Da quando sono arrivata in Italia ho imparato un modo per fare la spesa a costo zero.

In questo periodo, la natura rinasce e le piante iniziano a germogliare. I fiori compaiono magicamente nei prati e sugli alberi, le strade iniziano a colorarsi ed a profumarsi e sembra quasi che la natura stia festeggiando l’arrivo della stagione più calda.

L’inverno è spesso molto freddo qui a Verona e le giornate grigie sono una costante da ottobre a febbraio. A volte ti mette tristezza, a volte sono affascinanti, ma l’arrivo della primavera scatena una gioia che sembra uscire direttamente dalla terra ed arrivarci al cuore.

Le stagioni in Africa

Nelle zone tropicali non si hanno le stagioni come ci sono qui, di solito c’è una lunga stagione secca ed una lunga stagione piovosa. Nella stagione delle piogge, ovviamente piove, tanto, a volte per giorni o settimane senza fermarsi. Cade molta acqua e le piante sono organizzate per fare scorta. L’albero del baobab, ad esempio, ha nel tronco un grande serbatoio che, negli esemplari più grandi, può contenere fino a 100.000 litri d’acqua. (Vedi anche la crema con i frutti del baobab!)

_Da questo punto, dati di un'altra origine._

==> inputs of build 52 <==
Design microprocessor, start of the top module:
module microprocessor(
  input             clk,
  input             sys_rst,
  input      [15:0] din,
  output     [15:0] dout,
  output     [15:0] imem_addr,
  input      [31:0] imem_data,
  output     [15:0] dmem_addr,
  output            dmem_we,
  input      [15:0] dmem_rdata,
  output            halted
);
reg [31:0] IR;             
reg [15:0] GPR [31:0];     
reg [15:0] SGPR;           
reg [15:0] PC;
reg sign, zero, overflow, carry;
reg jmp_flag;
reg stop;
localparam [2:0] idle            = 3'd0;   
localparam [2:0] fetch_inst      = 3'd1;   
localparam [2:0] dec_exec_inst   = 3'd2;   
localparam [2:0] next_inst       = 3'd3;   
localparam [2:0] sense_halt      = 3'd4;   
reg [2:0] state, next_state;
wire [15:0] src1 = GPR[IR[21:17]];
wire [15:0] src2 = IR[16] ? IR[15:0] : GPR[IR[15:11]];
wire [15:0] rdv  = GPR[IR[26:22]];
wire [16:0] sum     = {1'b0, src1} + {1'b0, src2};
wire [15:0] diff    = src1 - src2;
wire [31:0] mul_res = src1 * src2;
wire [15:0] quot    = (src2 == 16'd0) ? 16'hFFFF : (src1 / src2);
  ...
Settings: LEC_CHECK=0, CAP_MARGIN=20, CORE_ASPECT_RATIO=0.5, CORE_MARGIN=2, CORE_UTILIZATION=72, CTS_CLUSTER_DIAMETER=371, CTS_CLUSTER_SIZE=99, PLACE_DENSITY=0.38, SLEW_MARGIN=20, TNS_END_PERCENT=40; clock period 11.2 ns.
run.sh (not shown) runs the stock make flow with config.mk's settings and CLKGATE_MAP_FILE=.
==> trial 43: changes against build 52 <==
Settings changed: CORE_ASPECT_RATIO 0.5 to not set, CORE_UTILIZATION 72 to 30, CTS_CLUSTER_DIAMETER 371 to not set, CTS_CLUSTER_SIZE 99 to not set, PLACE_DENSITY 0.38 to not set, TNS_END_PERCENT 40 to not set.
==> flow/constraint.sdc (replaced) <==
create_clock -name core_clock -period 26.2 [get_ports {clk}]
set_input_delay 5.2400 -clock core_clock [delete_from_list [all_inputs] [get_ports {clk}]]
set_output_delay 5.2400 -clock core_clock [all_outputs]
set_load 0.01 [all_outputs]
==> trial 12: changes against build 52 <==
Settings changed: ABC_AREA set to 0, CELL_PAD_IN_SITES_GLOBAL_PLACEMENT set to 1, CORE_ASPECT_RATIO 0.5 to not set, CORE_UTILIZATION 72 to 57, CTS_CLUSTER_DIAMETER 371 to 182, CTS_CLUSTER_SIZE 99 to not set, GPL_ROUTABILITY_DRIVEN set to 0, GPL_TIMING_DRIVEN set to 1, PLACE_DENSITY 0.38 to not set, TNS_END_PERCENT 40 to not set.
==> flow/constraint.sdc (replaced) <==
create_clock -name core_clock -period 17.9 [get_ports {clk}]
set_input_delay 3.5800 -clock core_clock [delete_from_list [all_inputs] [get_ports {clk}]]
set_output_delay 3.5800 -clock core_clock [all_outputs]
set_load 0.01 [all_outputs]
==> trial 86: changes against build 52 <==
Settings changed: ABC_AREA set to 1, CORE_ASPECT_RATIO 0.5 to not set, CORE_UTILIZATION 72 to 52, CTS_CLUSTER_DIAMETER 371 to not set, CTS_CLUSTER_SIZE 99 to not set, PLACE_DENSITY 0.38 to not set, TNS_END_PERCENT 40 to not set.
==> flow/constraint.sdc (replaced) <==
create_clock -name core_clock -period 16.3 [get_ports {clk}]
set_input_delay 3.2600 -clock core_clock [delete_from_list [all_inputs] [get_ports {clk}]]
set_output_delay 3.2600 -clock core_clock [all_outputs]
set_load 0.01 [all_outputs]
==> results <==
Trial 86 completed, yet does not pass: setup timing. Trial 12 finished but failed the layout checks on setup timing. Build 52 failed in 5_1_grt on GRT-0116. Trial 43 finished but fails on setup timing. In trial 43 the wire length is lower than in trial 86, by about 3.4%. Worst hold slack, lowest first: trial 43, trial 86, trial 12. Final cell count: trial 86 > trial 43 > trial 12. The highest sequential share of layout area belongs to trial 86, the lowest to trial 43. In trial 43 the clock skew is lower than in trial 12, by 8.1 ps. In trial 43 the utilization is lower than in trial 12, by 34 points. Against trial 12, the area after synthesis of trial 86 is higher by 1.8%. The highest total power belongs to trial 86, the lowest to trial 43. Die area, lowest first: build 52, trial 12, trial 86, trial 43. Combinational power: trial 43 < trial 12 < trial 86. Against trial 12, the non-clock buffer count of trial 43 is higher by 23.

* * *

==> inputs of run a <==
==> flow/design.v <==
`timescale 1ns / 1ps
module microprocessor(
  input             clk,
  input             sys_rst,
  input      [15:0] din,
  output     [15:0] dout,
  output     [15:0] imem_addr,
  input      [31:0] imem_data,
  output     [15:0] dmem_addr,
  output            dmem_we,
  input      [15:0] dmem_rdata,
  output            halted
);
reg [31:0] IR;             
reg [15:0] GPR [31:0];     
reg [15:0] SGPR;           
reg [15:0] PC;
reg sign, zero, overflow, carry;
reg jmp_flag;
reg stop;
localparam [2:0] idle            = 3'd0;   
localparam [2:0] fetch_inst      = 3'd1;   
localparam [2:0] dec_exec_inst   = 3'd2;   
localparam [2:0] next_inst       = 3'd3;   
localparam [2:0] sense_halt      = 3'd4;   
reg [2:0] state, next_state;
wire [15:0] src1 = GPR[IR[21:17]];
wire [15:0] src2 = IR[16] ? IR[15:0] : GPR[IR[15:11]];
wire [15:0] rdv  = GPR[IR[26:22]];
wire [16:0] sum     = {1'b0, src1} + {1'b0, src2};
wire [15:0] diff    = src1 - src2;
wire [31:0] mul_res = src1 * src2;
wire [15:0] quot    = (src2 == 16'd0) ? 16'hFFFF : (src1 / src2);
reg        wr_en;
reg [15:0] wr_val;
reg        jmp_n;
reg        stop_n;
always @(*) begin
  wr_en  = 1'b1;
  wr_val = rdv;
  jmp_n  = 1'b0;
  stop_n = 1'b0;
  case (IR[31:27])
    5'b00000 : wr_val = SGPR;
    5'b00001     : wr_val = IR[16] ? IR[15:0] : src1;
    5'b00010     : wr_val = sum[15:0];
    5'b00011     : wr_val = diff;
    5'b00100     : wr_val = mul_res[15:0];
    5'b00101     : wr_val = quot;
    5'b00110     : wr_val = src1 | src2;
    5'b00111    : wr_val = src1 & src2;
    5'b01000    : wr_val = src1 ^ src2;
    5'b01001   : wr_val = src1 ~^ src2;
    5'b01010   : wr_val = ~(src1 & src2);
    5'b01011    : wr_val = ~(src1 | src2);
    5'b01100    : wr_val = IR[16] ? ~IR[15:0] : ~src1;
    5'b01111 : wr_val = dmem_rdata;
    default  : wr_en = 1'b0;
  endcase
  case (IR[31:27])
    5'b10000        : jmp_n = 1'b1;
    5'b10001      : jmp_n = carry;
    5'b10011       : jmp_n = sign;
    5'b10101       : jmp_n = zero;
    5'b10111   : jmp_n = overflow;
    5'b10010    : jmp_n = ~carry;
    5'b10100     : jmp_n = ~sign;
    5'b10110     : jmp_n = ~zero;
    5'b11000 : jmp_n = ~overflow;
    5'b11001        : stop_n = 1'b1;
    default      : ;
  endcase
end
wire [15:0] rd_new = wr_en ? wr_val : rdv;
wire sign_n  = (IR[31:27] == 5'b00100) ? mul_res[31] : rd_new[15];
wire zero_n  = (IR[31:27] == 5'b00100) ? ~(|mul_res) : ~(|rd_new);
wire carry_n = (IR[31:27] == 5'b00010) ? sum[16] : 1'b0;
wire ovf_n   = (IR[31:27] == 5'b00010) ? ((~src1[15] & ~src2[15] & rd_new[15]) | (src1[15] & src2[15] & ~rd_new[15])) :
               (IR[31:27] == 5'b00011) ? ((~src1[15] & src2[15] & rd_new[15]) | (src1[15] & ~src2[15] & ~rd_new[15])) :
               1'b0;
always @(posedge clk) begin
  if (sys_rst)
    state <= idle;
  else
    state <= next_state;
end
always @(*) begin
  case (state)
    idle            : next_state = fetch_inst;
    fetch_inst      : next_state = dec_exec_inst;
    dec_exec_inst   : next_state = next_inst;
    next_inst       : next_state = sense_halt;
    sense_halt      : next_state = stop ? sense_halt : fetch_inst;
    default         : next_state = idle;
  endcase
end
always @(posedge clk) begin
  if (sys_rst) begin
    sign     <= 1'b0;
    zero     <= 1'b0;
    overflow <= 1'b0;
    carry    <= 1'b0;
    jmp_flag <= 1'b0;
    stop     <= 1'b0;
  end else begin
    case (state)
      idle: begin
        IR <= 32'h0;
        PC <= 16'd0;
      end
      fetch_inst: begin
        IR <= imem_data;
      end
      dec_exec_inst: begin
        if (wr_en)
          GPR[IR[26:22]] <= wr_val;
        if (IR[31:27] == 5'b00100)
          SGPR <= mul_res[31:16];
        sign     <= sign_n;
        zero     <= zero_n;
        carry    <= carry_n;
        overflow <= ovf_n;
        jmp_flag <= jmp_n;
        stop     <= stop_n;
      end
      next_inst: begin
        PC <= jmp_flag ? IR[15:0] : PC + 16'd1;
      end
      default: ;
    endcase
  end
end
assign imem_addr = PC;
assign dmem_addr = IR[15:0];
assign dmem_we   = (state == dec_exec_inst) && ((IR[31:27] == 5'b01101) || (IR[31:27] == 5'b01110));
assign dout      = (IR[31:27] == 5'b01110) ? din : src1;
assign halted    = stop;
endmodule
==> flow/run.sh <==
#!/bin/bash
# the make line also repeats each setting of config.mk as NAME=value (left out here)
make -C /OpenROAD-flow-scripts/flow DESIGN_CONFIG=/design/flow/config.mk WORK_HOME=/design/flow/orfs CLKGATE_MAP_FILE= finish
==> flow/config.mk <==
export PLATFORM = sky130hd
export DESIGN_NAME = microprocessor
export DESIGN_NICKNAME = microprocessor
export VERILOG_FILES = /design/flow/design.v
export SDC_FILE = /design/flow/constraint.sdc
export NUM_CORES = 4
export LEC_CHECK = 0
export ABC_AREA = 0
export CAP_MARGIN = 20
export CORE_MARGIN = 2
export CORE_UTILIZATION = 72
export CTS_CLUSTER_SIZE = 24
export PLACE_DENSITY_LB_ADDON = 0.0
export SETUP_SLACK_MARGIN = 4.17
export SLEW_MARGIN = 20
==> flow/constraint.sdc <==
create_clock -name core_clock -period 15.0 [get_ports {clk}]
set_input_delay 3.0000 -clock core_clock [delete_from_list [all_inputs] [get_ports {clk}]]
set_output_delay 3.0000 -clock core_clock [all_outputs]
set_load 0.01 [all_outputs]
==> inputs of run b, as changes to run a <==
==> flow/config.mk (replaced) <==
export PLATFORM = sky130hd
export DESIGN_NAME = microprocessor
export DESIGN_NICKNAME = microprocessor
export VERILOG_FILES = /design/flow/design.v
export SDC_FILE = /design/flow/constraint.sdc
export NUM_CORES = 4
export LEC_CHECK = 0
export ABC_AREA = 1
export CAP_MARGIN = 20
export CORE_MARGIN = 2
export CORE_UTILIZATION = 58
export SETUP_SLACK_MARGIN = 4.2
export SLEW_MARGIN = 20
==> flow/constraint.sdc (replaced) <==
create_clock -name core_clock -period 16.3 [get_ports {clk}]
set_input_delay 3.2600 -clock core_clock [delete_from_list [all_inputs] [get_ports {clk}]]
set_output_delay 3.2600 -clock core_clock [all_outputs]
set_load 0.01 [all_outputs]
==> inputs of run c, as changes to run a <==
==> flow/config.mk (replaced) <==
export PLATFORM = sky130hd
export DESIGN_NAME = microprocessor
export DESIGN_NICKNAME = microprocessor
export VERILOG_FILES = /design/flow/design.v
export SDC_FILE = /design/flow/constraint.sdc
export NUM_CORES = 4
export LEC_CHECK = 0
export CAP_MARGIN = 20
export CORE_MARGIN = 9
export CORE_UTILIZATION = 30
export CTS_CLUSTER_DIAMETER = 258
export GPL_ROUTABILITY_DRIVEN = 0
export GPL_TIMING_DRIVEN = 0
export HOLD_SLACK_MARGIN = 0.16
export PLACE_DENSITY_LB_ADDON = 0.24
export SLEW_MARGIN = 20
==> flow/constraint.sdc (replaced) <==
create_clock -name core_clock -period 30.0 [get_ports {clk}]
set_input_delay 6.0000 -clock core_clock [delete_from_list [all_inputs] [get_ports {clk}]]
set_output_delay 6.0000 -clock core_clock [all_outputs]
set_load 0.01 [all_outputs]
==> results <==
Run c reached the layout checks and failed them: setup timing. Run a aborted during global routing (5_1_grt) on GRT-0116. Run b produced a layout that fails on setup timing. Register-to-register slack: run b is worse than run c (13 ns). Flip-flop count is the same in run c and run b. In synthesized cell count, run c and run a do not differ. Between run c and run b, the lower first-iteration DRC count is in run c (gap 44%, measured against run b).
Power figures rest on the tool's default switching activity, not on a simulated workload.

Queste riserve vengono conservate per la stagione secca dove all’improvviso smette di piovere e per qualche mese non si vede una goccia d’acqua.

Le piante spontanee

Ho la fortuna di abitare in una zona dove c’è molto verde; anche se non siamo abituati a pensarlo, la natura ci dona una ricchezza enorme che facciamo sempre più fatica a riconoscere.

Io ho la grande fortuna di avere una mamma italiana che conosce tutte le piante selvatiche ed i funghi e quando viene la primavera, iniziamo ad uscire per fare la nostra spesa a costo zero.

Andiamo sulle rive dei fiumi, sulle golene dell’Adige e, grazie alle sue conoscenze, riusciamo a raccogliere dei sacchi interi di verdure selvatiche che sono ottime per cucinare. In questo periodo crescono le prime erbette ed assieme a loro, fino a metà aprile al massino, possiamo trovare i germogli di luppolo che in veneto chiamano “bruscandoli”.

La mia mamma italiana ha una conoscenza molto approfondita delle piante; gliel’ha trasmessa la sua mamma e prima ancora la mamma della mamma. Una conoscenza che una volta era utile per avere qualcosa in più da mangiare senza spendere soldi e che ora è diventata una ricerca di sapori e gusti tradizionali che si stanno perdendo.

Per la mia ricetta ho preparato un piatto primaverile molto tipico di queste zone: il risotto con i bruscanzoli, un piatto tipico della tradizione veneta dal sapore delicato. Un piatto con una spesa a costo zero!